間話 乙女の希望
ある城で、一人の男が寝ていた。
深夜は、家臣に近づかないように言っていたからか、男は静かに目を開ける。
「……やれやれ。ネズミが入ってきたようだな」
男は、ため息と共にそんな事を口にすると、枕元に置いてある刀を手に取る。
立ち上がり、意識を集中させると、抜刀と共に自らの脇の間に、刀を突き刺し、バックダッシュする。
「うぐっ!?」
肉を刺す感触と同時に、ネズミのうめき声が男の耳にとどく。
すると、男は刀を乱暴に引き抜き、振り向きざまに、ネズミを右上段から、斜めに切り伏せる。

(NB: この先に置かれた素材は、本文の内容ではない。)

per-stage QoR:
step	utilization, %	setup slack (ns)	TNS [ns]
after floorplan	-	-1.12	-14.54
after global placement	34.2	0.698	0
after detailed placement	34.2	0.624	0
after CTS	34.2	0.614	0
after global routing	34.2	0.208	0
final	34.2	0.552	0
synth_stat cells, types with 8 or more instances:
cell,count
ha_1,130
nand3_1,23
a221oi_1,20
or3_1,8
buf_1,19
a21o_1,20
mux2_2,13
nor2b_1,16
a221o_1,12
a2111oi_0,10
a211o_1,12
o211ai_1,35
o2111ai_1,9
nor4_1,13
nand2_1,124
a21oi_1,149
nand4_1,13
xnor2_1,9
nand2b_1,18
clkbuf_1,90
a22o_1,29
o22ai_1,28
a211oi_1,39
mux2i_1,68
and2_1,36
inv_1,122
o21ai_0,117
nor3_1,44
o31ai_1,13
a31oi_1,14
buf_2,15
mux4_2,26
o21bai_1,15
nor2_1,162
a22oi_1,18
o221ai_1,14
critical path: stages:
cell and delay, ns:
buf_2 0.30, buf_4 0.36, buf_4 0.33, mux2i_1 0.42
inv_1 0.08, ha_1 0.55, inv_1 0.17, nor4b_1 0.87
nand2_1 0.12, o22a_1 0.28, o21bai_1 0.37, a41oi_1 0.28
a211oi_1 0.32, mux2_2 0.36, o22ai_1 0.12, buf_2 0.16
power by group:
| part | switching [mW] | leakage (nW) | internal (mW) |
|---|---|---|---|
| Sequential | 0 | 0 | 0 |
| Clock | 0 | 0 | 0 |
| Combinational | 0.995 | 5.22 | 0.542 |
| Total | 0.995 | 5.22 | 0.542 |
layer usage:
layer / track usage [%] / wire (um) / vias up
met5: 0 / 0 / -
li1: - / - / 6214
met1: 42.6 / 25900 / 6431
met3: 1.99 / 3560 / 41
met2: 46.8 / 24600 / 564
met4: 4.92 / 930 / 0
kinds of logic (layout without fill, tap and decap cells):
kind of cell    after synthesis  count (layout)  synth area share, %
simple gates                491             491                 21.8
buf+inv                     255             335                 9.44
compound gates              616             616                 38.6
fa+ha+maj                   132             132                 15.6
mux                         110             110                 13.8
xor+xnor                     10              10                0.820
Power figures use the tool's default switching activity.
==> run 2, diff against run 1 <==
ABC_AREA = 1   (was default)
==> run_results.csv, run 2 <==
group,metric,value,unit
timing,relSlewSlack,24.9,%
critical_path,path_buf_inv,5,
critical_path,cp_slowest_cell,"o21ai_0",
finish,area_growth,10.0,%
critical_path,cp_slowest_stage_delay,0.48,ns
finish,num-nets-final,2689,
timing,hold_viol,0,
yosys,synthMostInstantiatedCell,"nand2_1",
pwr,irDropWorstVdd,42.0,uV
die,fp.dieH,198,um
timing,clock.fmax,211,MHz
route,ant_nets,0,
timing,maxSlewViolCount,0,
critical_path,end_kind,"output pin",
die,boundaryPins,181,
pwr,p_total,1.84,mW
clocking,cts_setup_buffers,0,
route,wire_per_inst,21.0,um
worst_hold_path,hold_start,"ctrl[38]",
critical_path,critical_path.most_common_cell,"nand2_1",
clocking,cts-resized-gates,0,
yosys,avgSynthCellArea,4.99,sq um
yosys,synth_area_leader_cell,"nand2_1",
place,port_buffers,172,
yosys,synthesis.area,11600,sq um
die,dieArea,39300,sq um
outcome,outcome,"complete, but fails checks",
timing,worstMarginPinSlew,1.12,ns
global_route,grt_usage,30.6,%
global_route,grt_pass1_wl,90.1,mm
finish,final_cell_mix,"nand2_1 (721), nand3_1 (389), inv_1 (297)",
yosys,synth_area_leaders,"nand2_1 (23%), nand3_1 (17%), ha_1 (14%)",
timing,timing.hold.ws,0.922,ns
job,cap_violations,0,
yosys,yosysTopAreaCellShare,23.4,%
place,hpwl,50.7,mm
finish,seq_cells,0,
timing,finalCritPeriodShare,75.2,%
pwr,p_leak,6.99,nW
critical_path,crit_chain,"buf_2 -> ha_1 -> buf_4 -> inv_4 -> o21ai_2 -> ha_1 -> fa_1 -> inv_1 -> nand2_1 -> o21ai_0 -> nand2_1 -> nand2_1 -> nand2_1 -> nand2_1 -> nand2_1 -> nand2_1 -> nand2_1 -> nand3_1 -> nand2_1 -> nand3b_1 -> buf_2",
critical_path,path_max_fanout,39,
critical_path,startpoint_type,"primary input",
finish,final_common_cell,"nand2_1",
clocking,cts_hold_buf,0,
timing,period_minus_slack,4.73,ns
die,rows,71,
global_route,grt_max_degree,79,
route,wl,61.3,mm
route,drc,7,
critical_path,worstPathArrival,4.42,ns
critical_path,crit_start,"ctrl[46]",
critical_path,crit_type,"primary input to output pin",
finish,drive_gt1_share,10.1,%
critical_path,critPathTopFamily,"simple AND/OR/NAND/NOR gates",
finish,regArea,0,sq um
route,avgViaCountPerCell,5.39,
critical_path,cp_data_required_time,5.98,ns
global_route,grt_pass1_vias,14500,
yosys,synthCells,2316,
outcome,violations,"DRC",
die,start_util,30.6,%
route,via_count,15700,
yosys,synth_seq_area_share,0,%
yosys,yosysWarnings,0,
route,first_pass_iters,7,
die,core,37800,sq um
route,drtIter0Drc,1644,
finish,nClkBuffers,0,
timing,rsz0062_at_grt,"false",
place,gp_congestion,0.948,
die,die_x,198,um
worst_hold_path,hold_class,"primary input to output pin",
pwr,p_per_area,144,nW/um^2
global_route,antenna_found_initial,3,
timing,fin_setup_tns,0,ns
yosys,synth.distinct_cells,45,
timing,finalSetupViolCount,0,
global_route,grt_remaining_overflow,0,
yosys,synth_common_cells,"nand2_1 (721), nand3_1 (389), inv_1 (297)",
===== src/rv_isa_pkg.sv =====
package rv_isa_pkg;

    // Major opcodes of the RV32I base set.
    typedef enum logic [6:0] {
        opc_op     = 7'b0110011,
        opc_op_imm = 7'b0010011,
        opc_load   = 7'b0000011,
        opc_store  = 7'b0100011,
        opc_branch = 7'b1100011,
        opc_jal    = 7'b1101111,
        opc_jalr   = 7'b1100111,
        opc_lui    = 7'b0110111,
        opc_auipc  = 7'b0010111,
        opc_system = 7'b1110011
    } opcode_e;

    // Access sizes, shared by loads and stores.
    localparam logic [2:0] f3_byte   = 3'b000;
    localparam logic [2:0] f3_half   = 3'b001;
    localparam logic [2:0] f3_word   = 3'b010;
    localparam logic [2:0] f3_byte_u = 3'b100;
    localparam logic [2:0] f3_half_u = 3'b101;

    // Branch conditions.
    localparam logic [2:0] f3_beq  = 3'b000;
    localparam logic [2:0] f3_bne  = 3'b001;
    localparam logic [2:0] f3_blt  = 3'b100;
    localparam logic [2:0] f3_bge  = 3'b101;
    localparam logic [2:0] f3_bltu = 3'b110;
    localparam logic [2:0] f3_bgeu = 3'b111;

    localparam logic [31:0] ebreak_word = 32'h0010_0073;

    typedef struct packed {
        logic [6:0] funct7;
        logic [4:0] rs2;
        logic [4:0] rs1;
        logic [2:0] funct3;
        logic [4:0] rd;
        logic [6:0] opcode;
    } r_fmt_t;

    typedef struct packed {
        logic [11:0] imm;
        logic [4:0]  rs1;
        logic [2:0]  funct3;
        logic [4:0]  rd;
        logic [6:0]  opcode;
    } i_fmt_t;

    typedef struct packed {
        logic [6:0] imm_hi;
        logic [4:0] rs2;
        logic [4:0] rs1;
        logic [2:0] funct3;
        logic [4:0] imm_lo;
        logic [6:0] opcode;
    } s_fmt_t;

    typedef struct packed {
        logic       imm_12;
        logic [5:0] imm_10_5;
        logic [4:0] rs2;
        logic [4:0] rs1;
        logic [2:0] funct3;
        logic [3:0] imm_4_1;
        logic       imm_11;
        logic [6:0] opcode;
    } b_fmt_t;

    typedef struct packed {
        logic [19:0] imm_31_12;
        logic [4:0]  rd;
        logic [6:0]  opcode;
    } u_fmt_t;

    typedef struct packed {
        logic       imm_20;
        logic [9:0] imm_10_1;
        logic       imm_11;
        logic [7:0] imm_19_12;
        logic [4:0] rd;
        logic [6:0] opcode;
    } j_fmt_t;

    // One instruction word, seen through each encoding format.
    typedef union packed {
        r_fmt_t r_fmt;
        i_fmt_t i_fmt;
        s_fmt_t s_fmt;
        b_fmt_t b_fmt;
        u_fmt_t u_fmt;
        j_fmt_t j_fmt;
    } inst_u;

endpackage
**src/csr_config_pkg.sv**
```systemverilog
`default_nettype none

package csr_config_pkg;

    // ------------------------------
    // Datapath widths
    // ------------------------------
    // Byte address of a CSR element
    localparam int addr_width = 32;
    // Vertex index and range count
    localparam int index_width = 16;
    // Word returned by a memory read
    localparam int data_width = 32;

    // ------------------------------
    // FIFO defaults
    // ------------------------------
    localparam int fifo_depth_default = 16;
    // Leaves room for words already in flight when ready drops
    localparam int prog_thresh_default = 12;

    // Destination code carried on every memory response
    typedef enum logic {
        dest_config    = 1'b0,
        dest_generator = 1'b1
    } dest_t;

    // Tag values that pick the word inside a config response
    localparam logic [index_width-1:0] config_tag_base = 16'd0;
    localparam logic [index_width-1:0] config_tag_stride = 16'd1;

    // Permanent memory configuration seen by the generator
    typedef struct packed {
        logic [addr_width-1:0]  base;
        logic [index_width-1:0] stride;
        logic                   loaded;
    } csr_config_t;

endpackage

`default_nettype wire

```
**src/csr_packet_pkg.sv**
```systemverilog
`default_nettype none

package csr_packet_pkg;

    import csr_config_pkg::*;

    // ------------------------------
    // Engine stream
    // ------------------------------
    // Request: start index plus count of entries
    // Result: start holds the echoed index, count is zero
    typedef struct packed {
        logic                   valid;
        logic [index_width-1:0] start;
        logic [index_width-1:0] count;
        logic [data_width-1:0]  data;
    } engine_packet_t;

    // ------------------------------
    // Memory streams
    // ------------------------------
    // Read request, the tag travels back with the data
    typedef struct packed {
        logic                   valid;
        logic [addr_width-1:0]  addr;
        logic [index_width-1:0] tag;
    } mem_request_t;

    // Read response
    // Dest picks the consumer inside the engine
    typedef struct packed {
        logic                   valid;
        dest_t                  dest;
        logic [index_width-1:0] tag;
        logic [data_width-1:0]  data;
    } mem_response_t;

endpackage

`default_nettype wire

```
**src/csr_fifo.sv**
```systemverilog
`timescale 1ns/100ps
`default_nettype none

module csr_fifo import csr_config_pkg::*, csr_packet_pkg::*; #(
    parameter type payload_t   = engine_packet_t,
    parameter int  fifo_depth  = fifo_depth_default,
    parameter int  prog_thresh = prog_thresh_default
) (
    input  logic     ap_clk,
    input  logic     reset,
    input  payload_t in_data,
    output logic     in_ready,
    output payload_t out_data,
    input  logic     out_ready,
    output logic     empty
);

    localparam int ptr_width = (fifo_depth > 1) ? $clog2(fifo_depth) : 1;
    localparam int count_width = $clog2(fifo_depth + 1);

    // Storage, payload only
    payload_t mem [fifo_depth];

    logic [ptr_width-1:0]   wr_ptr;
    logic [ptr_width-1:0]   rd_ptr;
    logic [count_width-1:0] count;
    logic                   push;
    logic                   pop;

    // Wrap at depth, which need not be a power of two
    function automatic logic [ptr_width-1:0] next_ptr(input logic [ptr_width-1:0] ptr);
        if (ptr == ptr_width'(fifo_depth - 1)) begin
            return '0;
        end
        return ptr + 1'b1;
    endfunction

    assign empty = (count == '0);
    // Programmable full stands in for ready
    assign in_ready = (count < count_width'(prog_thresh));
    assign push = in_data.valid & in_ready;
    assign pop = out_data.valid & out_ready;

    // Head entry, valid while anything is stored
    always_comb begin
        out_data = mem[rd_ptr];
        out_data.valid = ~empty;
    end

    always_ff @(posedge ap_clk) begin
        if (push) begin
            mem[wr_ptr] <= in_data;
        end
    end

    // Pointers and occupancy
    always_ff @(posedge ap_clk) begin
        if (reset) begin
            wr_ptr <= '0;
            rd_ptr <= '0;
            count  <= '0;
        end else begin
            if (push) begin
                wr_ptr <= next_ptr(wr_ptr);
            end
            if (pop) begin
                rd_ptr <= next_ptr(rd_ptr);
            end
            if (push && !pop) begin
                count <= count + 1'b1;
            end else if (pop && !push) begin
                count <= count - 1'b1;
            end
        end
    end

endmodule

`default_nettype wire

```
**src/csr_response_router.sv**
```systemverilog
`timescale 1ns/100ps
`default_nettype none

module csr_response_router import csr_config_pkg::*, csr_packet_pkg::*; (
    input  logic          ap_clk,
    input  logic          reset,
    input  mem_response_t response_in,
    output logic          response_ready,
    output mem_response_t config_response,
    output mem_response_t gen_response,
    input  logic          gen_ready
);

    // One-entry holding register
    mem_response_t resp_q;
    logic          to_config;
    logic          out_fire;
    logic          load;

    assign to_config = (resp_q.dest == dest_config);
    // Config side never stalls, generator side waits on its ready
    assign out_fire = resp_q.valid & (to_config | gen_ready);
    // Refill in the same cycle the held word leaves
    assign response_ready = ~resp_q.valid | out_fire;
    assign load = response_in.valid & response_ready;

    always_ff @(posedge ap_clk) begin
        if (reset) begin
            resp_q.valid <= 1'b0;
        end else if (load) begin
            resp_q <= response_in;
        end else if (out_fire) begin
            resp_q.valid <= 1'b0;
        end
    end

    // ------------------------------
    // Steer by dest field
    // ------------------------------
    always_comb begin
        config_response = resp_q;
        config_response.valid = resp_q.valid & to_config;
        gen_response = resp_q;
        gen_response.valid = resp_q.valid & ~to_config;
    end

endmodule

`default_nettype wire

```
**src/csr_configure_memory.sv**
```systemverilog
`timescale 1ns/100ps
`default_nettype none

module csr_configure_memory import csr_config_pkg::*, csr_packet_pkg::*; (
    input  logic          ap_clk,
    input  logic          reset,
    input  mem_response_t config_response,
    output csr_config_t   csr_config
);

    logic [addr_width-1:0]  base_q;
    logic [index_width-1:0] stride_q;
    logic                   have_base;
    logic                   have_stride;
    logic                   loaded_q;
    logic                   take;

    // Words after loaded are ignored, config is permanent
    assign take = config_response.valid & (config_response.dest == dest_config) & ~loaded_q;

    // Config words
    always_ff @(posedge ap_clk) begin
        if (take && config_response.tag == config_tag_base) begin
            base_q <= addr_width'(config_response.data);
        end
        if (take && config_response.tag == config_tag_stride) begin
            stride_q <= config_response.data[index_width-1:0];
        end
    end

    // ------------------------------
    // Arrival tracking
    // ------------------------------
    always_ff @(posedge ap_clk) begin
        if (reset) begin
            have_base   <= 1'b0;
            have_stride <= 1'b0;
            loaded_q    <= 1'b0;
        end else begin
            if (take && config_response.tag == config_tag_base) begin
                have_base <= 1'b1;
            end
            if (take && config_response.tag == config_tag_stride) begin
                have_stride <= 1'b1;
            end
            // One cycle after the second word, then sticky
            loaded_q <= loaded_q | (have_base & have_stride);
        end
    end

    assign csr_config.base = base_q;
    assign csr_config.stride = stride_q;
    assign csr_config.loaded = loaded_q;

endmodule

`default_nettype wire

```
**src/csr_index_generator.sv**
```systemverilog
`timescale 1ns/100ps
`default_nettype none

module csr_index_generator import csr_config_pkg::*, csr_packet_pkg::*; (
    input  logic           ap_clk,
    input  logic           reset,
    input  csr_config_t    csr_config,
    input  engine_packet_t engine_req,
    output logic           engine_req_ready,
    output mem_request_t   mem_request,
    input  logic           mem_request_ready,
    input  mem_response_t  gen_response,
    output logic           gen_ready,
    output engine_packet_t engine_out,
    input  logic           engine_out_ready,
    output logic           idle
);

    // Range walker state
    logic                   busy;
    logic [index_width-1:0] cur_index;
    logic [index_width-1:0] remaining;
    logic [addr_width-1:0]  addr_acc;

    // Reads issued and not yet answered
    logic [index_width:0]   outstanding;

    engine_packet_t result_q;
    logic           take_req;
    logic           issue;
    logic           take_resp;

    // New range only once configured and the last one is walked
    assign engine_req_ready = csr_config.loaded & ~busy;
    assign take_req = engine_req.valid & engine_req_ready;
    assign issue = mem_request.valid & mem_request_ready;

    // Output register frees up when downstream takes it
    assign gen_ready = ~result_q.valid | engine_out_ready;
    assign take_resp = gen_response.valid & gen_ready;

    // ------------------------------
    // Index generation
    // ------------------------------
    always_comb begin
        mem_request.valid = busy;
        mem_request.addr = addr_acc;
        mem_request.tag = cur_index;
    end

    always_ff @(posedge ap_clk) begin
        if (reset) begin
            busy <= 1'b0;
        end else if (take_req) begin
            // Zero count retires the packet with no reads
            busy      <= (engine_req.count != '0);
            cur_index <= engine_req.start;
            remaining <= engine_req.count;
            addr_acc  <= csr_config.base
                         + addr_width'(engine_req.start) * addr_width'(csr_config.stride);
        end else if (issue) begin
            busy      <= (remaining != index_width'(1));
            cur_index <= cur_index + 1'b1;
            remaining <= remaining - 1'b1;
            // Next element is one stride further
            addr_acc  <= addr_acc + addr_width'(csr_config.stride);
        end
    end

    // Up on issue, down on response
    always_ff @(posedge ap_clk) begin
        if (reset) begin
            outstanding <= '0;
        end else if (issue && !take_resp) begin
            outstanding <= outstanding + 1'b1;
        end else if (take_resp && !issue) begin
            outstanding <= outstanding - 1'b1;
        end
    end

    // ------------------------------
    // Response to result packet
    // ------------------------------
    always_ff @(posedge ap_clk) begin
        if (reset) begin
            result_q.valid <= 1'b0;
        end else if (take_resp) begin
            result_q.valid <= 1'b1;
            // Tag is the index that was read
            result_q.start <= gen_response.tag;
            result_q.count <= '0;
            result_q.data  <= gen_response.data;
        end else if (engine_out_ready) begin
            result_q.valid <= 1'b0;
        end
    end

    assign engine_out = result_q;
    assign idle = ~busy & (outstanding == '0) & ~result_q.valid;

endmodule

`default_nettype wire

```
**src/engine_csr_index.sv**
```systemverilog
`timescale 1ns/100ps
`default_nettype none

module engine_csr_index import csr_config_pkg::*, csr_packet_pkg::*; #(
    parameter int fifo_depth  = fifo_depth_default,
    parameter int prog_thresh = prog_thresh_default
) (
    input  logic           ap_clk,
    input  logic           areset_csr_engine,
    input  engine_packet_t engine_in,
    output logic           engine_in_ready,
    input  mem_response_t  mem_response_in,
    output logic           mem_response_ready,
    output mem_request_t   mem_request_out,
    input  logic           mem_request_ready,
    output engine_packet_t engine_out,
    input  logic           engine_out_ready,
    output logic           done
);

    // ------------------------------
    // Reset copies
    // ------------------------------
    logic reset_top;
    logic reset_engine_fifo;
    logic reset_request_fifo;
    logic reset_router;
    logic reset_config;
    logic reset_generator;

    always_ff @(posedge ap_clk) begin
        reset_top          <= areset_csr_engine;
        reset_engine_fifo  <= areset_csr_engine;
        reset_request_fifo <= areset_csr_engine;
        reset_router       <= areset_csr_engine;
        reset_config       <= areset_csr_engine;
        reset_generator    <= areset_csr_engine;
    end

    // Internal streams
    engine_packet_t engine_req;
    logic           engine_req_ready;
    mem_request_t   gen_request;
    logic           gen_request_ready;
    mem_response_t  config_response;
    mem_response_t  gen_response;
    logic           gen_ready;
    engine_packet_t gen_result;
    logic           gen_result_ready;
    csr_config_t    csr_config;
    logic           gen_idle;
    logic           engine_fifo_empty;
    logic           request_fifo_empty;

    // Engine packets wait here until the generator is free
    csr_fifo #(
        .payload_t  (engine_packet_t),
        .fifo_depth (fifo_depth),
        .prog_thresh(prog_thresh)
    ) u_engine_fifo (
        .ap_clk   (ap_clk),
        .reset    (reset_engine_fifo),
        .in_data  (engine_in),
        .in_ready (engine_in_ready),
        .out_data (engine_req),
        .out_ready(engine_req_ready),
        .empty    (engine_fifo_empty)
    );

    csr_response_router u_router (
        .ap_clk         (ap_clk),
        .reset          (reset_router),
        .response_in    (mem_response_in),
        .response_ready (mem_response_ready),
        .config_response(config_response),
        .gen_response   (gen_response),
        .gen_ready      (gen_ready)
    );

    csr_configure_memory u_configure_memory (
        .ap_clk         (ap_clk),
        .reset          (reset_config),
        .config_response(config_response),
        .csr_config     (csr_config)
    );

    csr_index_generator u_generator (
        .ap_clk           (ap_clk),
        .reset            (reset_generator),
        .csr_config       (csr_config),
        .engine_req       (engine_req),
        .engine_req_ready (engine_req_ready),
        .mem_request      (gen_request),
        .mem_request_ready(gen_request_ready),
        .gen_response     (gen_response),
        .gen_ready        (gen_ready),
        .engine_out       (gen_result),
        .engine_out_ready (gen_result_ready),
        .idle             (gen_idle)
    );

    // Absorbs memory back-pressure, threshold pauses generation
    csr_fifo #(
        .payload_t  (mem_request_t),
        .fifo_depth (fifo_depth),
        .prog_thresh(prog_thresh)
    ) u_request_fifo (
        .ap_clk   (ap_clk),
        .reset    (reset_request_fifo),
        .in_data  (gen_request),
        .in_ready (gen_request_ready),
        .out_data (mem_request_out),
        .out_ready(mem_request_ready),
        .empty    (request_fifo_empty)
    );

    // ------------------------------
    // Output register and done
    // ------------------------------
    assign gen_result_ready = ~engine_out.valid | engine_out_ready;

    always_ff @(posedge ap_clk) begin
        if (reset_top) begin
            engine_out.valid <= 1'b0;
        end else if (gen_result.valid && gen_result_ready) begin
            engine_out <= gen_result;
        end else if (engine_out_ready) begin
            engine_out.valid <= 1'b0;
        end
    end

    // Nothing queued, walked, in flight or unsent
    always_ff @(posedge ap_clk) begin
        if (reset_top) begin
            done <= 1'b0;
        end else begin
            done <= csr_config.loaded & gen_idle & engine_fifo_empty
                    & request_fifo_empty & ~engine_out.valid;
        end
    end

endmodule

`default_nettype wire

```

「喜べ。天下五剣の一つで、あの世に行けるのだからな」
男は、動かないネズミにそう言うと、襖を開け、次の部屋にむかう。
その部屋には、男がコレクションとして貯めておいた刀が、保管してある場所である。
部屋に入ると、男はため息をつく。
「……すでに、包囲されているな。家臣を信じず、近くに置いておかなかった罰か……」
男は、自嘲気味に笑うと、天井に刀を突き刺す。
ネズミの苦しむ声が聞こえると、刀を抜き、血が垂れてきているのを気にせず、コレクションがある棚から、名刀を数十本取り出す。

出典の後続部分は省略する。